Durante la XII edición del evento “90 minutos por la vida”, los costarricenses pudimos enteramos de una nueva deficiencia de la administración pública, que evidencia cómo el poder político maneja a su antojo los bienes del Estado, sin límites ni controles, lo que deviene en actos de corrupción.
Cuando se administra un espacio con 35.000 localidades que deben ser vendidas para un evento, todo ese aforo debe ser objeto de un registro previo en tesorería, ya sea por parte del Estado –si se trata de una actividad especial– o por un particular que, mediante arriendo, se convierta en promotor comercial.

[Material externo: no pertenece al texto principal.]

===== config.mk =====
export PLATFORM = sky130hd
export DESIGN_NAME = interleaved_channel_block_average_unit
export DESIGN_NICKNAME = d
export VERILOG_FILES = /design/src/hdl/icba_pkg.sv /design/src/hdl/interleaved_channel_block_average_unit.sv /design/src/hdl/icba_ctrl.sv /design/src/hdl/icba_datapath.sv
export SDC_FILE = /design/constraint.sdc
export NUM_CORES = 1
export LEC_CHECK = 0
export BUFFER_PORTS_ARGS = -buffer_cell sky130_fd_sc_hd__buf_2
export CORE_ASPECT_RATIO = 1.2
export CORE_UTILIZATION = 57
export DETAILED_ROUTE_END_ITERATION = 6
export PLACE_DENSITY_LB_ADDON = 0.12
export SYNTH_ARGS = -nofsm -noshare
export SYNTH_HDL_FRONTEND = slang
export SYNTH_SLANG_ARGS = --single-unit

===== constraint.sdc =====
create_clock -name clk -period 5.5 [get_ports clk]
set_input_delay 0 -clock clk [delete_from_list [all_inputs] [get_ports clk]]
set_output_delay 0 -clock clk [all_outputs]
set_load 0.05 [all_outputs]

Los tiquetes son papeles con valor. Su control debe respaldarse por medio de un asiento contable que permita fiscalizar la emisión total del aforo, y la liquidación posterior de la operación económica (ingreso por venta y boletos no vendidos). Colocar 35.000 localidades sin un control de tesorería facilita negocios corruptos, que el Estado no debe propiciar al solicitar un porcentaje de los tiquetes cuyo valor comercial no queda registrado dentro del monto del alquiler del inmueble. Así, no hay forma de controlar el uso adecuado de ese recurso.
Los lamentables hechos recientes nos indican que la administración del Estadio Nacional debería recaer en una entidad ajena al poder político.
Esa entidad podría administrar adecuadamente, de manera autónoma y en beneficio de la población, esa joya arquitectónica.
El Icoder nos ha informado de que se está gestando una política de realización de 4 o 5 megaeventos anuales. Esta programación procura generar los recursos económicos necesarios para el mantenimiento del inmueble. Pareciera que nadie le ha dedicado tiempo ni estudio al valor operacional que representa ese estadio como actividad económica.
Estructurar los recursos para mantener el Estadio Nacional de esta manera es posible que desestimule a la empresa privada de realizar los eventos por su alto costo y, en consecuencia, deberá ser el Estado el que tenga que asumir ese costo vía presupuesto, de manera que estas magníficas instalaciones deportivas serán usadas en un futuro próximo únicamente para actividades políticas y comunales dentro de un deterioro casi seguro que se deriva del mal manejo que tradicionalmente el Estado da los bienes y servicios de todos los costarricenses.
Conviene que la entidad que tome la administración pueda conocer previamente cómo el Estadio Azteca gestiona, promueve y realiza un programa intensivo de eventos, que ronda las 200 actividades anuales, con un mantenimiento de primer orden de la cancha y en sus instalaciones en general.